6 Agar penelitian ini lebih terarah dan memperjelas masalah yang akan diteliti, maka rumusan masalah dijabarkan kembali ke dalam bentuk pertanyaanpertanyaan penelitian sebagai berikut : 1. Bagaimana pengaruh penerapan model pembelajaran argument-based science inquiry (ABSI) terhadap kemampuan memahami siswa? 2. Bagaimana peningkatan kemampuan memahami siswa sebagai efek dari penerapan model pembelajaran argument-based science inquiry (ABSI)? 3. Bagaimana pengaruh penerapan model pembelajaran argument-based science inquiry (ABSI) terhadap kemampuan berargumentasi siswa? 4. Bagaimana peningkatan kemampuan berargumentasi siswa sebagai efek dari penerapan model pembelajaran argument-based science inquiry (ABSI)? 5. Bagaimana hubungan antara kemampuan memahami dengan kemampuan berberargumentasi siswa sebagai efek dari penerapan model pembelajaran argument-based science inquiry (ABSI)? C. Tujuan Penelitian Tujuan penelitian ini adalah : 1. Memperoleh gambaran tentang pengaruh penerapan model pembelajaran argument-based science inquiry (ABSI) terhadap kemampuan memahami siswa. 2. Memperoleh gambaran tentang peningkatan kemampuan memahami siswa sebagai efek dari penerapan model pembelajaran argument-based science inquiry (ABSI). 3. Memperoleh gambaran tentang pengaruh penerapan model pembelajaran argument-based science inquiry (ABSI) terhadap kemampuan berargumentasi siswa. 4. Memperoleh gambaran tentang peningkatan kemampuan berargumentasi siswa sebagai efek dari penerapan model pembelajaran argument-based science inquiry (ABSI).

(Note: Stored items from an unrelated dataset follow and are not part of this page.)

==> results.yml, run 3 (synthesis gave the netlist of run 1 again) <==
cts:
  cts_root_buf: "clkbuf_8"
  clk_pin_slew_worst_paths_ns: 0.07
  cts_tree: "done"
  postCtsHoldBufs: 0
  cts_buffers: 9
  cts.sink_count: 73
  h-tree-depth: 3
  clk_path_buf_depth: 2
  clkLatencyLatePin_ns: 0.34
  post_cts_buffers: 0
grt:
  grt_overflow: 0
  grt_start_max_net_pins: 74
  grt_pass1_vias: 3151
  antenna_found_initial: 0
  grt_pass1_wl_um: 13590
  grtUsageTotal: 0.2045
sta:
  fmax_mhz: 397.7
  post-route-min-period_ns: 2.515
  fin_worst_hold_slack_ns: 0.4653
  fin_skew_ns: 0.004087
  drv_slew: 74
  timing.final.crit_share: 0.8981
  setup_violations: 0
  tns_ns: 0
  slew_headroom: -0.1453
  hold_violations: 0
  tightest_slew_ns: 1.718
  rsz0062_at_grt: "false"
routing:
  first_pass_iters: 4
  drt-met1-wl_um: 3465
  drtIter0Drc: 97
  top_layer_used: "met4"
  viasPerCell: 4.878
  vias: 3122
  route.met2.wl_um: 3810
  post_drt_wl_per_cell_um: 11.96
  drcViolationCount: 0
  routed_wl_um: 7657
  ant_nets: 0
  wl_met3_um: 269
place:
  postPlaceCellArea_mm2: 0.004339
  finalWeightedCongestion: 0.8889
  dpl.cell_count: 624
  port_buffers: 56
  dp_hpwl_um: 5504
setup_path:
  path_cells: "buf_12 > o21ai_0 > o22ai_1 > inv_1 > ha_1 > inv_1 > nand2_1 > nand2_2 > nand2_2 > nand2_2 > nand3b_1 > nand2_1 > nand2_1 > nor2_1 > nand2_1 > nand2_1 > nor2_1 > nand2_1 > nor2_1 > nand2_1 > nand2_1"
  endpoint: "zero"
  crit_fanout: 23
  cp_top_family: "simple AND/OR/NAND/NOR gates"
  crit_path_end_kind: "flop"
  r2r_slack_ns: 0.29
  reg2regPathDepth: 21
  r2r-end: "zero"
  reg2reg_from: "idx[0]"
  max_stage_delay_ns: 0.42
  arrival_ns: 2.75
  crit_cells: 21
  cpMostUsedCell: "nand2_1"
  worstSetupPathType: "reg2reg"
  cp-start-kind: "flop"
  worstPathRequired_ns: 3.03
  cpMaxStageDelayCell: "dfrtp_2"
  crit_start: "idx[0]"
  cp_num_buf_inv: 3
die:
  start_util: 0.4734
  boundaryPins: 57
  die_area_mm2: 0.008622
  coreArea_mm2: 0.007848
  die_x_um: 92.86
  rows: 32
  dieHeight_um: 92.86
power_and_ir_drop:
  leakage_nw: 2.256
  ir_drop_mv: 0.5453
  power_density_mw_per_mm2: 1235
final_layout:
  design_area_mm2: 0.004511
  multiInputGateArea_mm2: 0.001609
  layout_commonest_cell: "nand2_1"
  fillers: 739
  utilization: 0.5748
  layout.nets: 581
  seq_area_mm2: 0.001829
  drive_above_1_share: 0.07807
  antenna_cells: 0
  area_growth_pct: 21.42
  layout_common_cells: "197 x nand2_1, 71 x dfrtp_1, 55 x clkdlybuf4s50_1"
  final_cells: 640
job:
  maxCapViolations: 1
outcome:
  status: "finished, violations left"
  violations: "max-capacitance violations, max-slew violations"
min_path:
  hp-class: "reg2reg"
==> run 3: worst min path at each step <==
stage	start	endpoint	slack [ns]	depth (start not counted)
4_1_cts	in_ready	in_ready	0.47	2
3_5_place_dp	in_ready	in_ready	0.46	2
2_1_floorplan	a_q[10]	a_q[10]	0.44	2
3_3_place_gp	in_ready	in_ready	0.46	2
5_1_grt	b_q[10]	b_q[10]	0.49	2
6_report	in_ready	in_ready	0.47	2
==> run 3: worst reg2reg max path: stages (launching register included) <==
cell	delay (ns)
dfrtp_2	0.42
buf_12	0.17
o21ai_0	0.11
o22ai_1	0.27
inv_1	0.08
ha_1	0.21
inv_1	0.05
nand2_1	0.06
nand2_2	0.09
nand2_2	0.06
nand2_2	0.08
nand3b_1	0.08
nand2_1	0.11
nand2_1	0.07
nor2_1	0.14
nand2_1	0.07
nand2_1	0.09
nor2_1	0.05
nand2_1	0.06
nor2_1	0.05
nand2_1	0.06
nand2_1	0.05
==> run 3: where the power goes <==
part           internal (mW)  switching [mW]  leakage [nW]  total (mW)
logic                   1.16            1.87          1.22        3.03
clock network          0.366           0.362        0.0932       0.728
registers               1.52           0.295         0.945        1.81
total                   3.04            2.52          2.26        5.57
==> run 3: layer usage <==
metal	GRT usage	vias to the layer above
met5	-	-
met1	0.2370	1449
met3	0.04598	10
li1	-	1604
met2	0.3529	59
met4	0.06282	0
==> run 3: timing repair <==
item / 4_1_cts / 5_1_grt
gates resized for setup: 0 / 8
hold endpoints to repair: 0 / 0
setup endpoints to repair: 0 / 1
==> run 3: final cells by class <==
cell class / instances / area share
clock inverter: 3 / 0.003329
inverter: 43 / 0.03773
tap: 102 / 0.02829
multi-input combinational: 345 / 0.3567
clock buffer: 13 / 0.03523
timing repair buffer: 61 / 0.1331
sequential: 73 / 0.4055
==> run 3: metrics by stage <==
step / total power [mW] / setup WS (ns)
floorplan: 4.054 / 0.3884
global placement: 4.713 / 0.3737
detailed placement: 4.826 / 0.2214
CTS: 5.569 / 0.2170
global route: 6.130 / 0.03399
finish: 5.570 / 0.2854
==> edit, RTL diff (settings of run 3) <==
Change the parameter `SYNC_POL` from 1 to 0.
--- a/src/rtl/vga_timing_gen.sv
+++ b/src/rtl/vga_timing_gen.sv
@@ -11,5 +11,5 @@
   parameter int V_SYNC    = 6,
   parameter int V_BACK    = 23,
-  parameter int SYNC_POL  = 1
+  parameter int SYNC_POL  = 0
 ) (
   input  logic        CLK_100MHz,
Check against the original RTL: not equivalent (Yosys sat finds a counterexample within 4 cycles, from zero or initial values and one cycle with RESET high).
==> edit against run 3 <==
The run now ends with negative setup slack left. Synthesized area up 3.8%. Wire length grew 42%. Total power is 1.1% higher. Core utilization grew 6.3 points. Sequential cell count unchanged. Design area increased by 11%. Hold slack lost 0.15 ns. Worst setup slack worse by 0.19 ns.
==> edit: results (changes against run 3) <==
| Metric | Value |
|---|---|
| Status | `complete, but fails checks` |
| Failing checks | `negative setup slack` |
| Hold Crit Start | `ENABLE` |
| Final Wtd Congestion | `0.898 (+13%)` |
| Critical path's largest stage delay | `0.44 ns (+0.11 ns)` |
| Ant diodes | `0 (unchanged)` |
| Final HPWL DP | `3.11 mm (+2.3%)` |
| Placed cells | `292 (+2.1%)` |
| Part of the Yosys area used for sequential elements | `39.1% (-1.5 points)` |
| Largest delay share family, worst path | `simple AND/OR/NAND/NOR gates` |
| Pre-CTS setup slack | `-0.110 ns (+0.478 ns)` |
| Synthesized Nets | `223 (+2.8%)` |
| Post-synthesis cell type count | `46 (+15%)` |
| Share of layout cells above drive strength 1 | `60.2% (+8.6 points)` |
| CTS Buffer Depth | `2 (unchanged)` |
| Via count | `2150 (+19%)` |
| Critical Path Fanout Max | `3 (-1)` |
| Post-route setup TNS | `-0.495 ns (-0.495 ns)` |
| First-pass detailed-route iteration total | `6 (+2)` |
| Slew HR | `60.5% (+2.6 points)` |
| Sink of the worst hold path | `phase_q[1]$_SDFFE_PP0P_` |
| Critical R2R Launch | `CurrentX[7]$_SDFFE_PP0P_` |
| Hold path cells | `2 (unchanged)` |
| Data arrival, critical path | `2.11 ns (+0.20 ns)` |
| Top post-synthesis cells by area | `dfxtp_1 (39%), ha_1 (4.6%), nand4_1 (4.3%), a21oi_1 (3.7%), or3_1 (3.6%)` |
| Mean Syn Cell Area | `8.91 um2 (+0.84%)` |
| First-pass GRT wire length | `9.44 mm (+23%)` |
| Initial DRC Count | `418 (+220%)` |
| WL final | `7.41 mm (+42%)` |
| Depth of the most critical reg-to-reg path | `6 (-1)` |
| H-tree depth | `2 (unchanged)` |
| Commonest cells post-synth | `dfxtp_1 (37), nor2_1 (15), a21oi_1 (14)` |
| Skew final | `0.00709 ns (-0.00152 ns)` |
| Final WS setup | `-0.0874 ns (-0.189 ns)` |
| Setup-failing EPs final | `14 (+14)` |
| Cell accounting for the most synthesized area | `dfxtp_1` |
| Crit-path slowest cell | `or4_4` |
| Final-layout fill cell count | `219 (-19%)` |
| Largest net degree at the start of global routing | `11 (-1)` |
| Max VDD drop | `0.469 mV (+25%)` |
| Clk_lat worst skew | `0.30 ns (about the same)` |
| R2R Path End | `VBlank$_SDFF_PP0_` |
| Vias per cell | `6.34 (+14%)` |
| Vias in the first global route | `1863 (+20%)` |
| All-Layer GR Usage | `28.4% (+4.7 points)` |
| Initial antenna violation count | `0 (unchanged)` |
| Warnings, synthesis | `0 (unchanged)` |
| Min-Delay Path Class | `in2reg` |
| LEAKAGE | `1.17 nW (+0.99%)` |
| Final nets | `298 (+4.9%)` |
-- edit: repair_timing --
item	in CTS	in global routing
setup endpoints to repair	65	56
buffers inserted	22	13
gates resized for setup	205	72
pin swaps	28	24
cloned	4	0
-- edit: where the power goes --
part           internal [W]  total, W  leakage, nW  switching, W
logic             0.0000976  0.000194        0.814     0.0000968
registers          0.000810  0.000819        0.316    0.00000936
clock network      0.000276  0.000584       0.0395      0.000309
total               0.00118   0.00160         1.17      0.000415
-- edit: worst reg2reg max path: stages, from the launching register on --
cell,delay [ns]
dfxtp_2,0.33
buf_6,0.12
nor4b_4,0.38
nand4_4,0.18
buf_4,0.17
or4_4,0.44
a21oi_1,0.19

7 5. Mengetahui hubungan kemampuan memahami dengan kemampuan berberargumentasi siswa sebagai efek dari penerapan model pembelajaran argument-based science inquiry (ABSI). D. Manfaat Penelitian Penelitian ini diharapkan menjadi bukti empiris tentang potensi penerapan model pembelajaran argument-based science inquiry (ABSI) dalam meningkatkan kemampuan memahami dan kemampuan berargumentasi yang nantinya dapat memperkaya hasil-hasil penelitian sejenis yang telah dilakukan dan dapat dipergunakan oleh berbagai pihak yang berkepentingan seperti peneliti, mahasiswa Lembaga Pendidikan Tenaga Kependidikan (LPTK), dan guru-guru fisika sebagai rujukan, pembanding, data dalam penelitian yang dilakukannya. E. Definisi Operasional Agar tidak terjadi kesalahan penafsiran terhadap istilah-istilah yang digunakan dalam penelitian ini, maka perlu diberikan penjelasan tentang istilahistilah tersebut, yaitu sebagai berikut : a. Model pembelajaran argument-based science inquiry (ABSI) adalah sebuah model pembelajaran yang berorientasi argumentasi melalui kegiatan inkuiri sains yang dalam pembelajarannya mengadopsi pada pembelajaran Science Writing Heuristic (SWH) dengan tahapan: (1) eksplorasi pemahaman sebelum pembelajaran, (2) partisipasi dalam kegiatan praktikum, (3) menulis pengertian individu untuk kegiatan praktikum, (4) bertukar pikiran dan membandingkan interpretasi data dalam kelompok kecil, (5) membandingkan ide-ide sains dengan buku teks atau sumber lainnya, melalui diskusi kelas (6) refleksi dan menulis secara individu, (7) ekplorasi pemahaman setelah pembelajaran, yaitu penguatan materi dan membuat kesimpulan. b. Kemampuan memahami didefinisikan sebagai kemampuan membangun pengertian dari pesan pembelajaran, meliputi oral, tulisan dan komunikasi

8 grafik. Kemampuan memahami terdiri dari kemampuan menafsirkan (interpreting), mencontohkan (exemplifying), mengklasifikasikan (classifying), merangkum (summarizing), menyimpulkan (inferring), membandingkan (comparing) dan menjelaskan (explaining). Kemampuan memahami ini diukur menggunakan tes kemampuan memahami dalam bentuk pilihan ganda (PG). c. Kemampuan berargumentasi didefinisikan sebagai kemampuan siswa dalam berargumentasi secara tertulis yakni kemampuan untuk memberikan bukti dan alasan untuk memperkuat atau menolak suatu pendapat atau ide. Kemampuan memberikan bukti dan alasan yang dimaksud adalah kemampuan siswa dalam membuat klaim (claim), memberikan dan menganalisis data, memberikan pembenaran (warrant), dan memberikan dukungan (backing) untuk memperkuat atau menolak pendapat atau ide. Kemampuan berargumentasi diukur melalui tes kemampuan berargumentasi berupa soal uraian.